Marc Lautenbach replaced on interim basis by Jason Dies

Pitney Bowes president, CEO steps down (Photo: Shutterstock)

Parcel-delivery and technology provider Pitney Bowes Inc. said Monday that President and CEO Marc B. Lautenbach, who had been pressured by a large investor to step down from both roles, has done so, effective immediately.

Jason Dies, who most recently served as the company’s executive vice president and group president, was named interim CEO, Pitney Bowes said, adding that a search is underway for a permanent successor.

Dies has been with the Stamford, Connecticut-based company (NYSE: PBI) since 2015.

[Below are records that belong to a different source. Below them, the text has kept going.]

==> config.mk <==
export PLATFORM = sky130hd
export DESIGN_NAME = stack_with_sorted_insert_and_purge_flat
export DESIGN_NICKNAME = d
export VERILOG_FILES = /design/src/rtl/stk_pkg.sv /design/src/rtl/stk_if.sv /design/src/rtl/stk_store.sv /design/src/rtl/stk_cmp.sv /design/src/rtl/stk_seq.sv /design/src/rtl/stack_with_sorted_insert_and_purge.sv /design/src/flat_wrapper.sv
export SDC_FILE = /design/constraint.sdc
export NUM_CORES = 2
export LEC_CHECK = 0
export BUFFER_PORTS_ARGS = -buffer_cell sky130_fd_sc_hd__buf_4
export CAP_MARGIN = 20
export CORE_ASPECT_RATIO = 1.5
export CORE_MARGIN = 2
export CORE_UTILIZATION = 48
export CTS_CLUSTER_SIZE = 20
export DETAILED_ROUTE_END_ITERATION = 10
export SLEW_MARGIN = 20
export SYNTH_ARGS = -nofsm -noshare
export SYNTH_HDL_FRONTEND = slang
export SYNTH_HIERARCHICAL = 1
export SYNTH_SLANG_ARGS = --single-unit
==> constraint.sdc <==
create_clock -name clock -period 12.2 [get_ports clock]
set_input_delay 1.83 -clock clock [delete_from_list [all_inputs] [get_ports clock]]
set_output_delay 1.83 -clock clock [all_outputs]
set_load 0.005 [all_outputs]
==> src/rtl/stk_pkg.sv <==
// Shared types, constants and conversion helpers for the bounded stack block.
// No dependencies; every other file of the block imports this package.
package stk_pkg;

   localparam int DEPTH      = 64;
   localparam int DATA_WIDTH = 32;
   localparam int ADDR_W     = $clog2(DEPTH);
   localparam int CNT_W      = $clog2(DEPTH + 1);
   localparam int OP_W       = 2;
   localparam int VALUE_W    = 32;
   localparam int COUNT_W    = 7;

   typedef logic [DATA_WIDTH-1:0] data_type;
   typedef logic [ADDR_W-1:0]     addr_type;
   typedef logic [CNT_W-1:0]      cnt_type;

   localparam cnt_type CNT_FULL = cnt_type'(DEPTH);

   typedef enum logic [OP_W-1:0] {
      OP_PUSH   = 2'd0,
      OP_POP    = 2'd1,
      OP_PURGE  = 2'd2,
      OP_INSERT = 2'd3
   } op_type;

   // one write port, one registered read port
   typedef struct packed {
      logic     we;
      addr_type waddr;
      data_type wdata;
      logic     re;
      addr_type raddr;
   } mem_req_type;

   typedef struct packed {
      logic gt;   // stored word greater than operand (signed)
      logic eq;
      logic neg;  // stored word negative
   } cmp_type;

   typedef struct packed {
      logic [VALUE_W-1:0] popped_value;
      logic               popped_valid;
      logic               was_present;
      logic               overflow;
      logic [VALUE_W-1:0] top_value;
      logic [COUNT_W-1:0] entry_count;
   } rsp_type;

   // input word to stored word: sign-extend or truncate
   function automatic data_type to_data(input logic signed [VALUE_W-1:0] v);
      return data_type'(v);
   endfunction

   // stored word to output word
   function automatic logic [VALUE_W-1:0] to_out(input data_type d);
      return VALUE_W'(signed'(d));
   endfunction

endpackage

==> src/rtl/stk_if.sv <==
// Valid/ready channel interfaces for the request and response transactions.
// Depends on stk_pkg for field widths.
interface stk_req_if import stk_pkg::*; ();
   logic               valid;
   logic               ready;
   logic [OP_W-1:0]    op;
   logic [VALUE_W-1:0] value;

   modport source (output valid, op, value, input ready);
   modport sink   (input valid, op, value, output ready);
endinterface

interface stk_rsp_if import stk_pkg::*; ();
   logic               valid;
   logic               ready;
   logic [VALUE_W-1:0] popped_value;
   logic               popped_valid;
   logic               was_present;
   logic               overflow;
   logic [VALUE_W-1:0] top_value;
   logic [COUNT_W-1:0] entry_count;

   modport source (output valid, popped_value, popped_valid, was_present, overflow,
                   top_value, entry_count, input ready);
   modport sink   (input valid, popped_value, popped_valid, was_present, overflow,
                   top_value, entry_count, output ready);
endinterface

==> src/rtl/stk_store.sv <==
// Entry store: DEPTH words, one write port and one read port with registered data.
// Depends on stk_pkg.
module stk_store import stk_pkg::*; (
   input  logic        clock,
   input  mem_req_type mem_req,
   output data_type    rdata
);

   data_type mem [DEPTH];
   data_type rdata_ff;

   always_ff @(posedge clock) begin
      if (mem_req.we) begin
         mem[mem_req.waddr] <= mem_req.wdata;
      end
      if (mem_req.re) begin
         rdata_ff <= mem[mem_req.raddr];
      end
   end

   assign rdata = rdata_ff;

endmodule

==> src/rtl/stk_cmp.sv <==
// Shared compare unit: signed greater, equal and sign test of one stored word.
// Depends on stk_pkg.
module stk_cmp import stk_pkg::*; (
   input  data_type entry,
   input  data_type operand,
   output cmp_type  cmp
);

   always_comb begin
      cmp.gt  = $signed(entry) > $signed(operand);
      cmp.eq  = entry == operand;
      cmp.neg = entry[DATA_WIDTH-1];
   end

endmodule

==> src/rtl/stk_seq.sv <==
// Sequencer: walks the entry store one word a cycle for each operation.
// Depends on stk_pkg; drives stk_store and reads stk_cmp.
module stk_seq import stk_pkg::*; (
   input  logic        clock,
   input  logic        reset,
   input  logic        start,
   input  op_type      start_op,
   input  data_type    start_value,
   output logic        busy,
   output logic        done,
   output rsp_type     result,
   output mem_req_type mem_req,
   input  data_type    rdata,
   input  cmp_type     cmp,
   output data_type    operand
);

   typedef enum logic [5:0] {
      S_IDLE  = 6'b000001,
      S_POP   = 6'b000010,
      S_PURGE = 6'b000100,
      S_SCAN  = 6'b001000,
      S_SHIFT = 6'b010000,
      S_PLACE = 6'b100000
   } state_type;

   state_type state_ff, state_in;
   cnt_type   count_ff, count_in;
   data_type  top_ff, top_in;
   data_type  val_ff, val_in;
   data_type  last_ff, last_in;
   cnt_type   ptr_ff, ptr_in;   // scan/shift/purge read pointer
   cnt_type   wr_ff, wr_in;     // purge write pointer, insert position

   assign busy    = state_ff != S_IDLE;
   assign operand = val_ff;

   always_comb begin
      cnt_type cnt_inc;
      cnt_type cnt_dec;
      cnt_type cnt_dec2;
      cnt_type ptr_inc;
      cnt_type ptr_dec;
      cnt_type ptr_dec2;
      cnt_type wr_inc;
      cnt_type ins;
      logic    decide;

      cnt_inc  = count_ff + cnt_type'(1);
      cnt_dec  = count_ff - cnt_type'(1);
      cnt_dec2 = count_ff - cnt_type'(2);
      ptr_inc  = ptr_ff + cnt_type'(1);
      ptr_dec  = ptr_ff - cnt_type'(1);
      ptr_dec2 = ptr_ff - cnt_type'(2);
      wr_inc   = wr_ff + cnt_type'(1);
      ins      = cmp.gt ? '0 : ptr_ff;
      decide   = 1'b0;

      state_in = state_ff;
      count_in = count_ff;
      top_in   = top_ff;
      val_in   = val_ff;
      last_in  = last_ff;
      ptr_in   = ptr_ff;
      wr_in    = wr_ff;
      mem_req  = '0;
      done     = 1'b0;
      result   = '0;

      unique case (state_ff)
         S_IDLE: begin
            if (start) begin
               val_in = start_value;
               unique case (start_op)
                  OP_PUSH: begin
                     done = 1'b1;
                     if (count_ff == CNT_FULL) begin
                        result.overflow = 1'b1;
                     end else begin
                        mem_req.we    = 1'b1;
                        mem_req.waddr = count_ff[ADDR_W-1:0];
                        mem_req.wdata = start_value;
                        count_in      = cnt_inc;
                        top_in        = start_value;
                     end
                  end
                  OP_POP: begin
                     if (count_ff == '0) begin
                        done = 1'b1;
                     end else begin
                        count_in = cnt_dec;
                        if (cnt_dec == '0) begin
                           done                = 1'b1;
                           result.popped_value = to_out(top_ff);
                           result.popped_valid = 1'b1;
                        end else begin
                           mem_req.re    = 1'b1;
                           mem_req.raddr = cnt_dec2[ADDR_W-1:0];
                           state_in      = S_POP;
                        end
                     end
                  end
                  OP_PURGE: begin
                     if (count_ff == '0) begin
                        done = 1'b1;
                     end else begin
                        mem_req.re    = 1'b1;
                        mem_req.raddr = '0;
                        ptr_in        = cnt_type'(1);
                        wr_in         = '0;
                        state_in      = S_PURGE;
                     end
                  end
                  OP_INSERT: begin
                     if (count_ff == '0) begin
                        done          = 1'b1;
                        mem_req.we    = 1'b1;
                        mem_req.waddr = '0;
                        mem_req.wdata = start_value;
                        count_in      = cnt_inc;
                        top_in        = start_value;
                     end else begin
                        mem_req.re    = 1'b1;
                        mem_req.raddr = cnt_dec[ADDR_W-1:0];
                        ptr_in        = count_ff;
                        state_in      = S_SCAN;
                     end
                  end
                  default: ;
               endcase
            end
         end

         S_POP: begin
            // old top goes out, word just read becomes the new top
            done                = 1'b1;
            result.popped_value = to_out(top_ff);
            result.popped_valid = 1'b1;
            top_in              = rdata;
            state_in            = S_IDLE;
         end

         S_PURGE: begin
            // rdata holds entry ptr_ff-1; compact non-negative words down to wr_ff
            if (!cmp.neg) begin
               mem_req.we    = 1'b1;
               mem_req.waddr = wr_ff[ADDR_W-1:0];
               mem_req.wdata = rdata;
               last_in       = rdata;
               wr_in         = wr_inc;
            end
            if (ptr_ff == count_ff) begin
               done     = 1'b1;
               count_in = cmp.neg ? wr_ff : wr_inc;
               top_in   = cmp.neg ? last_ff : rdata;
               state_in = S_IDLE;
            end else begin
               mem_req.re    = 1'b1;
               mem_req.raddr = ptr_ff[ADDR_W-1:0];
               ptr_in        = ptr_inc;
            end
         end

         S_SCAN: begin
            // rdata holds entry ptr_ff-1, compared against the operand
            if (cmp.gt) begin
               if (ptr_ff == cnt_type'(1)) begin
                  decide = 1'b1;
               end else begin
                  mem_req.re    = 1'b1;
                  mem_req.raddr = ptr_dec2[ADDR_W-1:0];
                  ptr_in        = ptr_dec;
               end
            end else if (cmp.eq) begin
               done               = 1'b1;
               result.was_present = 1'b1;
               state_in           = S_IDLE;
            end else begin
               decide = 1'b1;
            end
            if (decide) begin
               if (count_ff == CNT_FULL) begin
                  done            = 1'b1;
                  result.overflow = 1'b1;
                  state_in        = S_IDLE;
               end else if (ins == count_ff) begin
                  done          = 1'b1;
                  mem_req.we    = 1'b1;
                  mem_req.waddr = count_ff[ADDR_W-1:0];
                  mem_req.wdata = val_ff;
                  count_in      = cnt_inc;
                  top_in        = val_ff;
                  state_in      = S_IDLE;
               end else begin
                  mem_req.re    = 1'b1;
                  mem_req.raddr = cnt_dec[ADDR_W-1:0];
                  ptr_in        = cnt_dec;
                  wr_in         = ins;
                  state_in      = S_SHIFT;
               end
            end
         end

         S_SHIFT: begin
            // move entry ptr_ff up one slot, top first
            mem_req.we    = 1'b1;
            mem_req.waddr = ptr_inc[ADDR_W-1:0];
            mem_req.wdata = rdata;
            if (ptr_ff == wr_ff) begin
               state_in = S_PLACE;
            end else begin
               mem_req.re    = 1'b1;
               mem_req.raddr = ptr_dec[ADDR_W-1:0];
               ptr_in        = ptr_dec;
            end
         end

         S_PLACE: begin
            done          = 1'b1;
            mem_req.we    = 1'b1;
            mem_req.waddr = wr_ff[ADDR_W-1:0];
            mem_req.wdata = val_ff;
            count_in      = cnt_inc;
            state_in      = S_IDLE;
         end

         default: begin
            state_in = S_IDLE;
         end
      endcase

      result.top_value   = (count_in == '0) ? '0 : to_out(top_in);
      result.entry_count = COUNT_W'(count_in);
   end

   always_ff @(posedge clock) begin
      if (reset) begin
         state_ff <= S_IDLE;
         count_ff <= '0;
      end else begin
         state_ff <= state_in;
         count_ff <= count_in;
      end
   end

   always_ff @(posedge clock) begin
      top_ff  <= top_in;
      val_ff  <= val_in;
      last_ff <= last_in;
      ptr_ff  <= ptr_in;
      wr_ff   <= wr_in;
   end

endmodule

==> src/rtl/stack_with_sorted_insert_and_purge.sv <==
// Bounded stack of DEPTH signed words (64 x 32 bits) with push, pop, purge of
// negative entries and sorted insert. One request transaction gives exactly one
// response transaction. Requests are taken one at a time: the block is ready
// only while the sequencer is idle and the response register is free or being
// emptied. The single-read-port entry store is walked one word a cycle: push
// writes the word directly; pop ends directly when it leaves the stack empty,
// else it reads the new top back; purge reads every entry and compacts the
// non-negative ones down; sorted insert writes directly on an empty stack,
// otherwise it scans down from the top past every word greater than the operand
// and stops at the first word not greater, then shifts the words above the
// insert slot up one and places it; an equal word or a full store stops it.
// No clearing pass follows reset: slots at or above the count are never read.
// Depends on stk_pkg, stk_if, stk_store, stk_cmp and stk_seq.
module stack_with_sorted_insert_and_purge import stk_pkg::*; (
   input  logic       clock,
   input  logic       reset,
   stk_req_if.sink    req_chan,
   stk_rsp_if.source  rsp_chan
);

   mem_req_type mem_req;
   data_type    rdata;
   data_type    operand;
   cmp_type     cmp;
   logic        start;
   logic        busy;
   logic        done;
   rsp_type     result;

   rsp_type     rsp_ff, rsp_in;
   logic        rsp_valid_ff, rsp_valid_in;

   // new transaction only when idle and the response slot is free next edge
   assign req_chan.ready = !busy && (!rsp_valid_ff || rsp_chan.ready);
   assign start          = req_chan.valid && req_chan.ready;

   stk_store u_store (
      .clock   (clock),
      .mem_req (mem_req),
      .rdata   (rdata)
   );

   // the one comparator shared by purge (sign) and insert (greater/equal)
   stk_cmp u_cmp (
      .entry   (rdata),
      .operand (operand),
      .cmp     (cmp)
   );

   stk_seq u_seq (
      .clock       (clock),
      .reset       (reset),
      .start       (start),
      .start_op    (op_type'(req_chan.op)),
      .start_value (to_data(req_chan.value)),
      .busy        (busy),
      .done        (done),
      .result      (result),
      .mem_req     (mem_req),
      .rdata       (rdata),
      .cmp         (cmp),
      .operand     (operand)
   );

   // response register
   always_comb begin
      rsp_in       = rsp_ff;
      rsp_valid_in = rsp_valid_ff;
      if (done) begin
         rsp_in       = result;
         rsp_valid_in = 1'b1;
      end else if (rsp_chan.ready) begin
         rsp_valid_in = 1'b0;
      end
   end

   always_ff @(posedge clock) begin
      if (reset) begin
         rsp_valid_ff <= 1'b0;
      end else begin
         rsp_valid_ff <= rsp_valid_in;
      end
   end

   always_ff @(posedge clock) begin
      rsp_ff <= rsp_in;
   end

   assign rsp_chan.valid        = rsp_valid_ff;
   assign rsp_chan.popped_value = rsp_ff.popped_value;
   assign rsp_chan.popped_valid = rsp_ff.popped_valid;
   assign rsp_chan.was_present  = rsp_ff.was_present;
   assign rsp_chan.overflow     = rsp_ff.overflow;
   assign rsp_chan.top_value    = rsp_ff.top_value;
   assign rsp_chan.entry_count  = rsp_ff.entry_count;

endmodule

==> src/flat_wrapper.sv <==
// flat-port wrapper written by rule: the top's interface ports become plain ports
module stack_with_sorted_insert_and_purge_flat import stk_pkg::*;
  (clock, reset, req_chan_valid, req_chan_op, req_chan_value, req_chan_ready, rsp_chan_valid, rsp_chan_popped_value, rsp_chan_popped_valid, rsp_chan_was_present, rsp_chan_overflow, rsp_chan_top_value, rsp_chan_entry_count, rsp_chan_ready);
  stk_req_if req_chan_i ();
  stk_rsp_if rsp_chan_i ();
  input  logic clock;
  input  logic reset;
  input wire logic [$bits(req_chan_i.valid)-1:0] req_chan_valid;
  input wire logic [$bits(req_chan_i.op)-1:0] req_chan_op;
  input wire logic [$bits(req_chan_i.value)-1:0] req_chan_value;
  output wire logic [$bits(req_chan_i.ready)-1:0] req_chan_ready;
  output wire logic [$bits(rsp_chan_i.valid)-1:0] rsp_chan_valid;
  output wire logic [$bits(rsp_chan_i.popped_value)-1:0] rsp_chan_popped_value;
  output wire logic [$bits(rsp_chan_i.popped_valid)-1:0] rsp_chan_popped_valid;
  output wire logic [$bits(rsp_chan_i.was_present)-1:0] rsp_chan_was_present;
  output wire logic [$bits(rsp_chan_i.overflow)-1:0] rsp_chan_overflow;
  output wire logic [$bits(rsp_chan_i.top_value)-1:0] rsp_chan_top_value;
  output wire logic [$bits(rsp_chan_i.entry_count)-1:0] rsp_chan_entry_count;
  input wire logic [$bits(rsp_chan_i.ready)-1:0] rsp_chan_ready;
  assign req_chan_i.valid = req_chan_valid;
  assign req_chan_i.op = req_chan_op;
  assign req_chan_i.value = req_chan_value;
  assign req_chan_ready = req_chan_i.ready;
  assign rsp_chan_valid = rsp_chan_i.valid;
  assign rsp_chan_popped_value = rsp_chan_i.popped_value;
  assign rsp_chan_popped_valid = rsp_chan_i.popped_valid;
  assign rsp_chan_was_present = rsp_chan_i.was_present;
  assign rsp_chan_overflow = rsp_chan_i.overflow;
  assign rsp_chan_top_value = rsp_chan_i.top_value;
  assign rsp_chan_entry_count = rsp_chan_i.entry_count;
  assign rsp_chan_i.ready = rsp_chan_ready;
  stack_with_sorted_insert_and_purge u_core (.clock(clock), .reset(reset), .req_chan(req_chan_i), .rsp_chan(rsp_chan_i));
endmodule
==> out/results.tsv <==
stage	metric	value	unit
yosys	async_flop_share	0	%
cells_and_area	drive_above_1_share	23.16	%
yosys	syn_avg_cell_area	19.43	sq um
yosys	ys.warnings.count	6	
floorplan	die_h	537.9	microns
route	ant_nets	0	
yosys	yosys.area_share.simple	3.146	%
yosys	synthesis.area	91230	sq um
global_routing	grt_antenna_before_repair	13	
yosys	synth_ff_type	edfxtp_1	
yosys	synth.area.mux_share	13.51	%
clocking	clkSlewWorstSetupHoldPaths	0.06	ns
global_routing	grt_remaining_overflow	0	
route	top_layer	met4	
floorplan	rows	196	
yosys	synthDistinctLibCells	91	
timing	setup_viol	0	
setup_path	reg2reg_from	u_core/u_store/rdata[31]$_DFFE_PP_	
setup_path	cp-start-kind	flip-flop	
setup_path	cp.required	12.78	ns
timing	final_max_slew_viol_count	0	
power_and_ir_drop	powerDensity	198.6	nW/um^2
route	vias	48172	
clocking	insertion_delay	0.87	ns
global_routing	grt_start_max_net_pins	109	
setup_path	critPathKind	flip-flop to flip-flop	
timing	fin_setup_tns	0	ns
yosys	syn-num-nets	4787	
job	cap_viol_max_count	0	
timing	finClkSkew	0.04679	ns
route	wl_met3	16.98	mm
clocking	clockBufferDepth	4	
timing	rsz0062_at_grt	false	
timing	slew_headroom	25.76	%
route	wl	254.7	mm
route	remaining_drc_errors	0	
timing	worst_pin_slew	1.111	ns
power_and_ir_drop	peakVddDrop	141.5	uV
clocking	cts_setup_buffers	0	
placement	gp_congestion	0.9098	
setup_path	crit_arrival	9.07	ns
clocking	cts_root_buf	clkbuf_16	
timing	hold_viol	0	
yosys	synth-adder-area-share	0.7543	%
timing	fin_crit_sh	69.65	%
floorplan	dieWidth	360.0	microns
clocking	cts_buffers	208	
clocking	cts-hold-fix-buffers	0	
yosys	synth_top_family_by_area	multiplexers	
cells_and_area	syn2layout_area_growth	11.74	%
route	vias_per_cell	6.402	
setup_path	ff2ff_setup_slack	3.70	ns
floorplan	dieArea	193600	sq um
route	wl_met2	131.8	mm
floorplan	core	189600	sq um
min_path	min_from	u_core/u_seq/top_ff[2]$_DFF_P_	
yosys	syn_inst	4694	
cells_and_area	finalNetCount	4986	
power_and_ir_drop	p_leak	32.60	nW
global_routing	track_usage	26.21	%
route	wl_met1	95.11	mm
clocking	ctsResizeCount	0	
clocking	cts_sinks	2278	
floorplan	io_pins	114	
route	drt_iter0_drc	5871	
yosys	synth_edf_count	2232	
yosys	synth_compound_area_share	5.445	%
timing	timing.fmax	117.7	MHz
outcome	status	completed	
clocking	htree_levels	4	
placement	port_buffers	113	
yosys	yosysSeqAreaShare	74.48	%
min_path	hp-class	flip-flop to flip-flop	
floorplan	initial_utilization	48.12	%
yosys	synth_xor_area_share	0.3552	%
global_routing	grt_first_pass_wirelength	360.9	mm
timing	period_minus_slack	8.497	ns
setup_path	endpoint_kind	flip-flop	
setup_path	critical_path.startpoint	u_core/u_store/rdata[31]$_DFFE_PP_	
route	wl_per_cell	33.86	microns
route	drt_first_pass_iters	6	
yosys	ys_seq_elements	2278	
global_routing	grt_pass1_vias	48048	
cells_and_area	fin_util	53.77	%
placement	hpwl	148.8	mm
setup_path	crit_fanout	79	
clocking	cts_tree	done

Lautenbach, who also resigned his seat on the company’s board, was at the center of a bitter proxy fight involving Hestia Capital Management, which owns more than 9% of Pitney Bowes. Hestia had repeatedly agitated for Lautenbach’s ouster, saying he was responsible for the company’s sagging marketplace and share price fortunes. Lautenbach had been at the helm of Pitney Bowes since 2012.

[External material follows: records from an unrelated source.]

<file path="config.mk">
export PLATFORM = sky130hd
export DESIGN_NAME = line_tracking_pd_steering_top
export DESIGN_NICKNAME = d
export VERILOG_FILES = /design/src/rtl/lps_pkg.sv /design/src/rtl/lps_div.sv /design/src/rtl/lps_ctrl.sv /design/src/rtl/lps_dp.sv /design/src/rtl/line_tracking_pd_steering_top.sv
export SDC_FILE = /design/constraint.sdc
export NUM_CORES = 2
export LEC_CHECK = 0
export ABC_AREA = 0
export BUFFER_PORTS_ARGS = -buffer_cell sky130_fd_sc_hd__buf_2
export CELL_PAD_IN_SITES_DETAIL_PLACEMENT = 2
export CELL_PAD_IN_SITES_GLOBAL_PLACEMENT = 2
export CORE_AREA = 5 5 397 399
export CTS_BUF_LIST = sky130_fd_sc_hd__clkbuf_4
export CTS_CLUSTER_DIAMETER = 150
export DETAILED_ROUTE_END_ITERATION = 6
export DIE_AREA = 0 0 402 404
export GPL_TIMING_DRIVEN = 0
export PLACE_DENSITY_LB_ADDON = 0.1
export SETUP_SLACK_MARGIN = 0.05
export SLEW_MARGIN = 0
export SYNTH_ARGS = -nofsm -noshare
export SYNTH_HDL_FRONTEND = slang
export SYNTH_SLANG_ARGS = --single-unit
</file>
<file path="constraint.sdc">
create_clock -name clk -period 11.98 [get_ports clk]
set_input_delay 2.396 -clock clk [delete_from_list [all_inputs] [get_ports clk]]
set_output_delay 2.396 -clock clk [all_outputs]
set_load 0.02 [all_outputs]
</file>
$ cat config.mk
export PLATFORM = sky130hd
export DESIGN_NAME = ftpr_name_mem
export DESIGN_NICKNAME = d
export VERILOG_FILES = /design/src/design/ftpr_pkg.sv /design/src/design/ftpr_name_mem.sv
export SDC_FILE = /design/constraint.sdc
export NUM_CORES = 2
export LEC_CHECK = 0
export BUFFER_PORTS_ARGS = -buffer_cell sky130_fd_sc_hd__buf_2
export CELL_PAD_IN_SITES_DETAIL_PLACEMENT = 2
export CELL_PAD_IN_SITES_GLOBAL_PLACEMENT = 2
export CORE_AREA = 5 5 852 431
export CTS_CLUSTER_SIZE = 14
export DETAILED_ROUTE_END_ITERATION = 8
export DIE_AREA = 0 0 857 436
export PLACE_DENSITY = 0.71
export SETUP_SLACK_MARGIN = 0.05
export SYNTH_ARGS = -nofsm -noshare
export SYNTH_HDL_FRONTEND = slang
export SYNTH_SLANG_ARGS = --single-unit
$ cat constraint.sdc
create_clock -name clk -period 2.78 [get_ports clk]
set_input_delay 0.417 -clock clk [delete_from_list [all_inputs] [get_ports clk]]
set_output_delay 0.417 -clock clk [all_outputs]
set_load 0.01 [all_outputs]
$ cat src/design/ftpr_pkg.sv
package ftpr_pkg;

  localparam int CfgAddrW = 3;
  localparam int CfgDataW = 8;

  localparam logic [CfgAddrW-1:0] CFG_START = 3'd0;
  localparam logic [CfgAddrW-1:0] CFG_DATA  = 3'd1;
  localparam logic [CfgAddrW-1:0] CFG_END   = 3'd2;
  localparam logic [CfgAddrW-1:0] CFG_SIZE  = 3'd3;
  localparam logic [CfgAddrW-1:0] CFG_NAME  = 3'd4;

  localparam logic [1:0] KIND_START = 2'd0;
  localparam logic [1:0] KIND_DATA  = 2'd1;
  localparam logic [1:0] KIND_END   = 2'd2;
  localparam logic [1:0] KIND_UNK   = 2'd3;

  localparam logic [2:0] ST_OK      = 3'd0;
  localparam logic [2:0] ST_UNKNOWN = 3'd1;
  localparam logic [2:0] ST_BADCTL  = 3'd2;
  localparam logic [2:0] ST_SHORT   = 3'd3;
  localparam logic [2:0] ST_NOSTART = 3'd4;
  localparam logic [2:0] ST_LENMIS  = 3'd5;

  localparam logic [16:0] IDX_MAX = 17'h1FFFF;

  typedef struct packed {
    logic [7:0] pkt_byte;
    logic       pkt_last;
  } in_item_t;

  typedef struct packed {
    logic [7:0]  payload_byte;
    logic        payload_valid;
    logic        pkt_done;
    logic [1:0]  pkt_kind;
    logic [2:0]  status;
    logic        name_mismatch;
    logic        size_mismatch;
    logic        count_mismatch;
    logic        done_sticky;
    logic [63:0] expected_size;
    logic [63:0] written_total;
  } out_item_t;

  typedef struct packed {
    logic [7:0] start_code;
    logic [7:0] data_code;
    logic [7:0] end_code;
    logic [7:0] size_tag;
    logic [7:0] name_tag;
  } cfg_t;

endpackage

In May, Pitney Bowes shareholders voted to approve four of the board candidates that Hestia had proposed. The investment firm had initially sought five new board members.

One Comment

  1. Martin Polak

    Pitney Bowes is and always has been a one trick pony. Blaming Lautenbach for that is silly. Meet the new boss with the same stale ideas. Shackled to the postage meter. When something new comes along they spin it off so as not to swamp the boat.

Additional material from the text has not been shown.